YANGON, BURMA - NOVEMBER 14: U.S President Barak Obama speaks to students during a Young Southeast Asian Leaders Initiative (YSEALI) Town Hall meeting on November 14, 2014 in Yangon, Burma. Obama spends one day in Yangon speaking at Yangon University and meeting with Aung San Suu Kyi before departing to Australia for the G20 Summit this evening. (Photo by Paula Bronstein/Getty Images) (Paula Bronstein/Getty Images)

The Obama administration on Tuesday announced an easing of some U.S. economic sanctions on Burma, a move designed to foster greater trade ties with the once-isolated Southeast Asian nation that is undergoing a fitful democratic transition.
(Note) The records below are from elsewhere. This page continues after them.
$ cat src/shared/ubg_map.svh
// register map, field positions, reset values and divide ratios of the baud rate generator
// assumes a 32-bit classic Wishbone slave with byte addresses and one register per word
`ifndef UBG_MAP_SVH
`define UBG_MAP_SVH

`define UBG_OFS_DIV_LOW   8'h00
`define UBG_OFS_DIV_HIGH  8'h04
`define UBG_OFS_CONTROL   8'h08
`define UBG_OFS_LIVE_CNT  8'h10
`define UBG_OFS_TICK_CNT  8'h14
`define UBG_OFS_RATIO     8'h18

`define UBG_CTL_SYNC      0
`define UBG_CTL_WIDE      1
`define UBG_CTL_HSPD      2
`define UBG_CTL_MASK      8'h07

`define UBG_DIV_RST       8'h00
`define UBG_CTL_RST       8'h00
`define UBG_CNT_RST       16'h0000
`define UBG_PRE_RST       6'h00

// prescaler end counts, one less than the divide factor
`define UBG_LAST_64       6'h3F
`define UBG_LAST_16       6'h0F
`define UBG_LAST_4        6'h03

`endif

$ cat src/shared/ubg_pkg.sv
// types shared by the baud rate generator modules
// assumes ubg_map.svh carries all numeric constants
package ubg_pkg;

   typedef enum logic [2:0] {
      UBG_ASYNC8_LOW,
      UBG_ASYNC8_HIGH,
      UBG_ASYNC16_LOW,
      UBG_ASYNC16_HIGH,
      UBG_SYNC8,
      UBG_SYNC16
   } ubg_mode_t;

   typedef logic [15:0] ubg_div_t;

endpackage

$ cat src/design/ubg_top.sv
// baud rate generator with a classic Wishbone register slave
// assumes one clock, synchronous active-low reset; the shifters consume baudTick
`timescale 1ns/1ps
`default_nettype none
`include "ubg_map.svh"

module ubg_top
   import ubg_pkg::*;
#(
   parameter int ADR_W = 8,
   parameter int PRE_W = 6
) (
   input  wire logic             clk,
   input  wire logic             rst_n,
   input  wire logic             wb_cyc_i,
   input  wire logic             wb_stb_i,
   input  wire logic             wb_we_i,
   input  wire logic [ADR_W-1:0] wb_adr_i,
   input  wire logic [3:0]       wb_sel_i,
   input  wire logic [31:0]      wb_dat_i,
   output var  logic [31:0]      wb_dat_o,
   output var  logic             wb_ack_o,
   output var  logic             divTick,
   output var  logic             baudTick,
   output var  logic             syncMode,
   output var  logic             wideDivisor,
   output var  logic             highSpeed
);

   ////////////////////////////////////////////////////////////////////////////
   // declarations

   logic [7:0]       divLow_ff;
   logic [7:0]       divHigh_ff;
   logic [7:0]       control_ff;
   logic             ack_ff;
   logic [31:0]      rdData_ff;
   logic [31:0]      nxt_rdData;
   logic [15:0]      divCount_ff;
   logic             divTick_ff;
   logic [15:0]      tickCount_ff;
   ubg_div_t         divisor;
   ubg_mode_t        mode;
   logic [PRE_W-1:0] lastCount;
   logic             reqValid;
   logic             wrAccept;
   logic             wrLane0;
   logic             hitDivLow;
   logic             hitDivHigh;
   logic             hitControl;
   logic             hitTickCnt;
   logic             restart;
   logic             preTick;
   logic [6:0]       totalFactor;

   ////////////////////////////////////////////////////////////////////////////
   // bus slave: ack one cycle after the request, write at the edge sampling ack

   assign reqValid = wb_cyc_i & wb_stb_i;

   // a write lands at the edge where the master sees ack high
   assign wrAccept = reqValid & wb_we_i & ack_ff;
   assign wrLane0  = wrAccept & wb_sel_i[0];

   assign hitDivLow  = (wb_adr_i[ADR_W-1:2] == `UBG_OFS_DIV_LOW  >> 2);
   assign hitDivHigh = (wb_adr_i[ADR_W-1:2] == `UBG_OFS_DIV_HIGH >> 2);
   assign hitControl = (wb_adr_i[ADR_W-1:2] == `UBG_OFS_CONTROL  >> 2);
   assign hitTickCnt = (wb_adr_i[ADR_W-1:2] == `UBG_OFS_TICK_CNT >> 2);

   always_ff @(posedge clk) begin
      if (!rst_n) begin
         ack_ff <= 1'b0;
      end else begin
         // drops the cycle after it was given, so every access costs two edges
         ack_ff <= reqValid & ~ack_ff;
      end
   end

   always_comb begin
      nxt_rdData = 32'h0000_0000;
      case (wb_adr_i[ADR_W-1:2])
         `UBG_OFS_DIV_LOW  >> 2: nxt_rdData[7:0]  = divLow_ff;
         `UBG_OFS_DIV_HIGH >> 2: nxt_rdData[7:0]  = divHigh_ff;
         `UBG_OFS_CONTROL  >> 2: nxt_rdData[7:0]  = control_ff;
         `UBG_OFS_LIVE_CNT >> 2: nxt_rdData[15:0] = divCount_ff;
         `UBG_OFS_TICK_CNT >> 2: nxt_rdData[15:0] = tickCount_ff;
         `UBG_OFS_RATIO    >> 2: nxt_rdData[6:0]  = totalFactor;
         default:                nxt_rdData       = 32'h0000_0000;
      endcase
   end

   always_ff @(posedge clk) begin
      if (!rst_n) begin
         rdData_ff <= 32'h0000_0000;
      end else if (reqValid & ~ack_ff & ~wb_we_i) begin
         rdData_ff <= nxt_rdData;
      end else begin
         // cleared at the ack edge so data stands only beside ack
         rdData_ff <= 32'h0000_0000;
      end
   end

   assign wb_ack_o = ack_ff;
   assign wb_dat_o = rdData_ff;

   ////////////////////////////////////////////////////////////////////////////
   // divisor and control registers

   always_ff @(posedge clk) begin
      if (!rst_n) begin
         divLow_ff <= `UBG_DIV_RST;
      end else if (wrLane0 & hitDivLow) begin
         divLow_ff <= wb_dat_i[7:0];
      end
   end

   always_ff @(posedge clk) begin
      if (!rst_n) begin
         divHigh_ff <= `UBG_DIV_RST;
      end else if (wrLane0 & hitDivHigh) begin
         divHigh_ff <= wb_dat_i[7:0];
      end
   end

   always_ff @(posedge clk) begin
      if (!rst_n) begin
         control_ff <= `UBG_CTL_RST;
      end else if (wrLane0 & hitControl) begin
         // unused control bits stay zero
         control_ff <= wb_dat_i[7:0] & `UBG_CTL_MASK;
      end
   end

   assign syncMode    = control_ff[`UBG_CTL_SYNC];
   assign wideDivisor = control_ff[`UBG_CTL_WIDE];
   assign highSpeed   = control_ff[`UBG_CTL_HSPD];

   ////////////////////////////////////////////////////////////////////////////
   // mode decode

   // restart on the address alone, so a write with lane 0 off still restarts
   assign restart = wrAccept & (hitDivLow | hitDivHigh | hitControl);

   // high byte only joins the divisor in wide mode
   assign divisor = wideDivisor ? {divHigh_ff, divLow_ff}
                                : {8'h00, divLow_ff};

   always_comb begin
      if (syncMode) begin
         // speed bit deliberately not looked at here
         mode = wideDivisor ? UBG_SYNC16 : UBG_SYNC8;
      end else if (wideDivisor) begin
         mode = highSpeed ? UBG_ASYNC16_HIGH : UBG_ASYNC16_LOW;
      end else begin
         mode = highSpeed ? UBG_ASYNC8_HIGH : UBG_ASYNC8_LOW;
      end
   end

   always_comb begin
      case (mode)
         UBG_ASYNC8_LOW:   lastCount = PRE_W'(`UBG_LAST_64);
         UBG_ASYNC8_HIGH:  lastCount = PRE_W'(`UBG_LAST_16);
         UBG_ASYNC16_LOW:  lastCount = PRE_W'(`UBG_LAST_16);
         UBG_ASYNC16_HIGH: lastCount = PRE_W'(`UBG_LAST_4);
         UBG_SYNC8:        lastCount = PRE_W'(`UBG_LAST_4);
         UBG_SYNC16:       lastCount = PRE_W'(`UBG_LAST_4);
         default:          lastCount = PRE_W'(`UBG_LAST_64);
      endcase
   end

   assign totalFactor = 7'(lastCount) + 7'h01;

   ////////////////////////////////////////////////////////////////////////////
   // divider counter: counts 0..n, so one tick every n+1 clocks

   always_ff @(posedge clk) begin
      if (!rst_n) begin
         divCount_ff <= `UBG_CNT_RST;
      end else if (restart) begin
         divCount_ff <= `UBG_CNT_RST;
      end else if (divCount_ff >= divisor) begin
         divCount_ff <= `UBG_CNT_RST;
      end else begin
         divCount_ff <= 16'(divCount_ff + 1'b1);
      end
   end

   always_ff @(posedge clk) begin
      if (!rst_n) begin
         divTick_ff <= 1'b0;
      end else begin
         divTick_ff <= ~restart & (divCount_ff >= divisor);
      end
   end

   assign divTick = divTick_ff;

   ubg_prescaler #(
      .W (PRE_W)
   ) u_prescaler (
      .clk       (clk),
      .rst_n     (rst_n),
      .restart   (restart),
      .inTick    (divTick_ff),
      .lastCount (lastCount),
      .outTick   (preTick),
      .position  ()
   );

   assign baudTick = preTick;

   ////////////////////////////////////////////////////////////////////////////
   // bit-time tick counter, software clears it by writing its word

   always_ff @(posedge clk) begin
      if (!rst_n) begin
         tickCount_ff <= `UBG_CNT_RST;
      end else if (wrAccept & hitTickCnt) begin
         // a tick in the clearing cycle is kept, not lost
         tickCount_ff <= preTick ? 16'h0001 : `UBG_CNT_RST;
      end else if (preTick) begin
         tickCount_ff <= 16'(tickCount_ff + 1'b1);
      end
   end

endmodule // ubg_top

`default_nettype wire

$ cat src/design/ubg_prescaler.sv
// tick prescaler: passes one output tick for every lastCount+1 input ticks
// assumes inTick is a one-cycle pulse on clk and restart is synchronous
`timescale 1ns/1ps
`default_nettype none
`include "ubg_map.svh"

module ubg_prescaler
   import ubg_pkg::*;
#(
   parameter int W = 6
) (
   input  wire logic         clk,
   input  wire logic         rst_n,
   input  wire logic         restart,
   input  wire logic         inTick,
   input  wire logic [W-1:0] lastCount,
   output var  logic         outTick,
   output var  logic [W-1:0] position
);

   logic [W-1:0] count_ff;
   logic         outTick_ff;

   always_ff @(posedge clk) begin
      if (!rst_n) begin
         count_ff <= W'(`UBG_PRE_RST);
      end else if (restart) begin
         count_ff <= W'(`UBG_PRE_RST);
      end else if (inTick) begin
         // >= keeps a lowered end count from running all the way round
         if (count_ff >= lastCount) begin
            count_ff <= W'(`UBG_PRE_RST);
         end else begin
            count_ff <= W'(count_ff + 1'b1);
         end
      end
   end

   always_ff @(posedge clk) begin
      if (!rst_n) begin
         outTick_ff <= 1'b0;
      end else begin
         outTick_ff <= inTick & ~restart & (count_ff >= lastCount);
      end
   end

   assign outTick  = outTick_ff;
   assign position = count_ff;

endmodule // ubg_prescaler

`default_nettype wire

$ cat config.mk
export PLATFORM = sky130hd
export DESIGN_NAME = ubg_top
export DESIGN_NICKNAME = d
export VERILOG_FILES = /design/src/shared/ubg_pkg.sv /design/src/design/ubg_top.sv /design/src/design/ubg_prescaler.sv
export VERILOG_INCLUDE_DIRS = /design/src /design/src/shared
export SDC_FILE = /design/constraint.sdc
export NUM_CORES = 1
export LEC_CHECK = 0
export ABC_CLOCK_PERIOD_IN_PS = 4200
export BUFFER_PORTS_ARGS = -buffer_cell sky130_fd_sc_hd__buf_2
export CELL_PAD_IN_SITES_DETAIL_PLACEMENT = 0
export CELL_PAD_IN_SITES_GLOBAL_PLACEMENT = 2
export CORE_MARGIN = 8
export CORE_UTILIZATION = 30
export CTS_BUF_LIST = sky130_fd_sc_hd__clkbuf_4
export DETAILED_ROUTE_END_ITERATION = 6
export GPL_TIMING_DRIVEN = 0
export PLACE_DENSITY = 0.77
export REMOVE_ABC_BUFFERS = 1
export SLEW_MARGIN = 20
export SYNTH_ARGS = -nofsm -noshare
export SYNTH_HDL_FRONTEND = slang
export SYNTH_HIERARCHICAL = 1
export SYNTH_SLANG_ARGS = --single-unit
$ cat constraint.sdc
create_clock -name clk -period 4.2 [get_ports clk]
set_input_delay 1.05 -clock clk [delete_from_list [all_inputs] [get_ports clk]]
set_output_delay 1.05 -clock clk [all_outputs]
set_load 0.05 [all_outputs]
Word level (Yosys, flattened, before mapping)
Cells that the tools add are included.

word-level totals
  input bits = 49
  output and inout bits = 38
  register bits after elaboration = 92
  word-level logic and storage cells = 68

cells by class
  magnitude comparators = 2
  reduce and logical (&&, ||, !) cells = 7
  eq/ne operators = 10
  add/subtract/negate cells = 4
  bitwise gates (word level) = 20
  muxes and demuxes = 14

operator list
  cell                   number
  $mux 16                3
  $pmux 7 s6             1
  $add 16x1->16 const B  2
  $eq 6x3->1 const B     3
  $ge 16x16->1           1
  $pmux 8 s2             1
  $and 1x1->1            14
  $pmux 6 s2             1
  $add 6x1->7 const B    1
  $add 6x1->6 const B    1
  $eq 3x2->1 const B     2
  $eq 3x3->1 const B     2
  $eq 6x1->1 const B     1
  $eq 6x2->1 const B     1
  $ge 6x6->1             1
  $logic_not 6->1        1
  $mux 6                 1
  $reduce_or 3->1        2
  $mux 1                 4
  $not 1->1              4
  $pmux 1 s4             1
  $reduce_or 2->1        2
  $eq 3x1->1 const B     1
  $mux 3                 1
  other kinds (4)        5

Longest topological paths before layout
  word-level depth = 8
  gate-level depth with buffers = 9
  gate-level depth less buffers = 7

Hierarchy
Netlist, hierarchy kept.

modules (own cells, without submodules)
  module         cells each  area an instance (µm²)  instances  sequential area each (µm²)
  ubg_top        401         3483.3                  1          1381.3
  ubg_prescaler  48          462.9                   1          140.1

Worst setup path before layout
Ideal clock, no wire load.

  kind = input -> register
  from = in wb_adr_i[7]
  to = reg divCount_ff[9]
  arrival time = 2.342 ns
  required time = 4.085 ns
  buffers on the path = 2
  library setup time = 0.115 ns
  cell stages on the path = 7
  setup slack = 1.743 ns
  path through = or4_4 > buf_6 > o31ai_4 > a31oi_1 > nand3b_4 > buf_6 > nor2_1

on the way
  longest elaborated chain between the ends = 5
  elaborated cells on any way between the ends = 7
  classes of those cells = eq/ne (2); bitwise (3); reduce/logical (2)

ends and longest elaborated chain
  what                                                  RTL line                      text
  from (decl)                                           ubg_top.sv:18                 input wire logic [ADR_W-1:0] wb_adr_i,
  $eq 6x1->1 / $logic_not 6->1 (equally long branches)  ubg_top.sv:66, ubg_top.sv:65
  $or 1x1->1                                            ubg_top.sv:142                assign restart = wrAccept & (hitDivLow | hitDivHigh | hitControl);
  $or 1x1->1 *                                          ubg_top.sv:142
  $and 1x1->1 *                                         ubg_top.sv:142
  $reduce_or 3->1 (no source line) *                    --
  to (signal assigned)                                  ubg_top.sv:178                divCount_ff <= `UBG_CNT_RST;
  to (signal assigned)                                  ubg_top.sv:180                divCount_ff <= `UBG_CNT_RST;
  to (signal assigned)                                  ubg_top.sv:182                divCount_ff <= `UBG_CNT_RST;
  to (decl)                                             ubg_top.sv:39                 logic [15:0] divCount_ff;

Every way passes the cells marked *; elsewhere a longest branch is shown, timed or not.
A chain may end at the register's enable or synchronous reset.

Worst setup path after layout
  from = in wb_adr_i[7]
  to = reg divLow_ff[3]

on the way
  longest elaborated chain between the ends = 2

ends and longest elaborated chain
  what                  RTL line        text
  $logic_not 6->1       ubg_top.sv:65   assign hitDivLow = (wb_adr_i[ADR_W-1:2] == `UBG_OFS_DIV_LOW >> 2);
  $and 1x1->1           ubg_top.sv:112  end else if (wrLane0 & hitDivLow) begin
  to (signal assigned)  ubg_top.sv:111  divLow_ff <= `UBG_DIV_RST;
  to (signal assigned)  ubg_top.sv:113  divLow_ff <= wb_dat_i[7:0];
  to (decl)             ubg_top.sv:33   logic [7:0] divLow_ff;

Every way passes these cells.

==> results.md <==
- Setup tns final: 0 ps
- Synth Register Bits: 76
- Pin count of the biggest net entering global routing: 25
- R2R Path End: divCount_ff[6]
- Critical path required time: between 4000 and 5000 ps
- Status: finished clean
- Post-route ant nets: 0
- Final period util: roughly 65%
- Die Area: 0.0171 mm2
- Post-synth ARST share: 0%
- RSZ-0062 raised after global routing: false
- Setup repair bufs after CTS: 0
- Critical Path Source Type: primary input
- Num CTS Buffers: 9
- Worst hold margin: slightly below 500 ps
- Cell Area, Synth: ~0.0039 mm2
- Switch share: roughly a quarter
- R2R depth: 7
- FMAX: between 300 and 400 MHz
- CTS tree: done
- Reg clk slew, reported paths: roughly 110 ps
- Min-delay src: divLow_ff[2]
- Vias: about 3200
- Syn_area_per_cell: around 9 um2
- Vias per inst: 4.81
- Max_slew headroom: between 40% and 50%
- Cell variety after synth: 49
- CP max FO: 17
- Hold Path Sink: divLow_ff[2]
- EDFF count, synth: 0
- Row count: 42
- Pre-CTS WS: between 800 and 900 ps
- Pwr Total: 0.00117 W
- Final setup margin: around 1500 ps
- Worst Setup End Kind: register
- Dominant synthesized flop cell: dfxtp_1
- Drt total wl: ~9900 um
- Tmin final: ~2700 ps
- Max rail drop VDD: 110 uV
- P_sw: 0.000306 W
- Total gr overflow: 0
- Clock share of power: 30.9%
- Root Buffer: clkbuf_4
- Static Leak: 1.60 nW
- Top cells by area, synth: dfxtp_1, ha_1, xor2_1
- Sequential power share: between 60% and 70%
- Area leader, netlist: dfxtp_1
- Clock Skews: 11.1 ps
- DIE HEIGHT: 131 um
- Hpwl dp: 7500 um
- Global-route wire length before repair: approximately 16000 um
- Initial Util: 30.3%
- Area Growth Syn to Fin: 9.80%
- GP Congestion: ~0.82
- Worst skew pair latency: 440 ps
- Final Hold Vio Count: 0
- Multi-input gate area in the final layout: 0.00222 mm2
- Combinational Power Share: a little over 7%
- Final core occ: between 30% and 40%
- # IOs: 87
- Reg area: approximately 0.0015 mm2
- Hold Buf Count CTS: 0
- Most common cell in the netlist: dfxtp_1
- Synth cell count leaders: dfxtp_1, nor2_1, nand2_1, nand3_1, ha_1
- Bufs on Longest Clock Path: 2
- DRC: 0
- Worst Setup SP: wb_adr_i[7]
- Total GRT Usage: approximately 13%
- Final Setup Violations: 0
- Setup Crit Path Kind: in -> reg
- Antenna violations before repair: 1
- Final net count: around 560
- First DRT Iteration DRCs: around 190
- Filler cells: between 1000 and 1500
- Post-synth top area share: 38.6%
- Internal: about 0.00087 W
- R2R Path Start: control_ff[1]
- Sequential fraction of the synthesis area: ~39%
- Data arrival, critical path: roughly 3000 ps
- Core area: between 0.01 and 0.015 mm2
- Post-synthesis cell count: ~450
- Max-cap violation count: 0
- Layout cell share with drive strength beyond 1: about 15%
- PwrDens: approximately 270 mW/mm2
- First-pass DRT Iterations: 4
- Die Wd: between 100 and 150 um
- Reg2reg setup slack: about 1900 ps
- H-tree depth: 3
- Hold path cells: 2
- HP Class: reg -> reg
- Routed len/inst: ~15 um
- Vias in the first global route: just over 3000
- Post-cts sizing count: 0
- Number of port buffers: between 40 and 50
- Slew Viols, Final: 0
- CTS sink count: between 70 and 80
- YS warnings: 6
- Slew @ Worst Pin: 838 ps
[flip-flops by register name (all words and copies together) (netlist names)]
register and flops:
tickCount_ff 16, wb_dat_o 16, u_prescaler/outTick 1, divLow_ff 8, divCount_ff 16, divHigh_ff 8, wb_ack_o 1, divTick 1
u_prescaler/position 6, control_ff 3
[metrics by stage]
step,instances,instance area [um2]
final,666,4330
after global routing,666,4330
after CTS,665,4320
after detailed placement,650,4220
after global placement,650,4220
after floorplan,433,3790
[kinds of logic (layout without fill, tap and decap cells)]
logic type	Yosys count	in the layout	synth area share [%]
flops	76	76	38.6
xor+xnor	35	35	7.77
simple gates	187	187	23.9
other cells	2	19	0.190
compound gates	72	72	13.9
fa+ha+maj	25	25	7.93
buf+inv	50	74	7.20
mux	2	2	0.507
[worst max-delay path by stage]
stage / endpoint / cells past startpoint
floorplan: divHigh_ff[0] / 5
global placement: divHigh_ff[4] / 6
detailed placement: wb_dat_o[7] / 6
CTS: wb_dat_o[7] / 6
global route: wb_dat_o[7] / 6
finish: divLow_ff[3] / 6
[layout make-up]
| type | count | share of cell area, % |
|---|---|---|
| Antenna cell | 1 | 0.0578 |
| Clock buffer | 11 | 1.91 |
| Clock inverter | 4 | 0.404 |
| Inverter | 18 | 1.56 |
| Multi-Input combinational cell | 339 | 51.1 |
| Sequential cell | 76 | 35.1 |
| Tap cell | 176 | 5.08 |
| Timing Repair Buffer | 41 | 4.74 |
[routing by layer]
metal	up-vias	part of all wire (%)	global-route usage, %
li1	1613	-	-
met1	1507	47	16.0
met2	79	46	19.7
met3	7	5.9	2.92
met4	0	1.1	5.87
met5	-	0	0
[worst max-delay path: stages]
cell	delay [ps]
buf_2	110
or4_4	620
nor3_4	640
nand2_1	380
nand2_1	170
a21boi_1	70
[cells in the final DEF, fill, tap and decap left out, drive strengths merged, types with 5 or more instances in the layout]
cell,netlist,layout
a21boi,19,19
a21oi,13,13
a22oi,19,19
buf,23,41
clkbuf,9,11
conb,2,18
dfxtp,76,76
ha,25,25
inv,18,18
nand2,47,47
nand2b,5,5
nand3,33,33
nand4,15,15
nor2,53,53
nor3,14,14
xnor2,11,11
xor2,24,24
[power by group through the flow]
stage / clock network [W] / logic [W] / registers [W]
after floorplan: 0 / 0.0000542 / 0.000746
final: 0.000363 / 0.0000835 / 0.000728
after global placement: 0 / 0.0000815 / 0.000744
after detailed placement: 0 / 0.0000821 / 0.000744
after CTS: 0.000386 / 0.0000825 / 0.000728
after global routing: 0.000421 / 0.0000898 / 0.000729
(Power assumes the default switching activity.)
The Treasury Department said it was altering regulatory provisions to allow more U.S. citizens and financial institutions in Burma, also known as Myanmar, to engage in economic transactions. The administration also removed seven state-owned Burmese enterprises and three state-owned banks from a list of businesses whose international assests are blocked.

Administration officials emphasized that President Obama renewed his authority to impose the sanctions but that the easing follows a successful democratic election last fall that led to a transition of power to the long-oppressed opposition party.

“We’re not doing away with all our sanctions,” said Ben Rhodes, Obama’s deputy national security adviser. “We are emphasizing that constructive economic engagement with Burma is not just allowed — it is encouraged. Our sanctions were too often an obstacle; the very people we wanted to help were hurt in some cases.”

The administration has helped foster Burma’s political transition after half a century of military rule, and Obama visited the country twice, laying the groundwork for changes in U.S. policy. But critics, including some members of Congress, have cited ongoing ethnic violence by the Buddhist majority against the Rohingya Muslim minority, as well continued persecution of reporters and civil society advocates, to call on the administration to maintain tough economic sanctions.

Treasury officials noted that six companies were added to the blocked list, even as the administration was announcing the easing of sanctions on others.

“There obviously is more work that needs to be done,” White House press secretary Josh Earnest said, “and the sanctions that remain in place do serve to pressure those entities that may be advocating for rolling back some of those reforms.”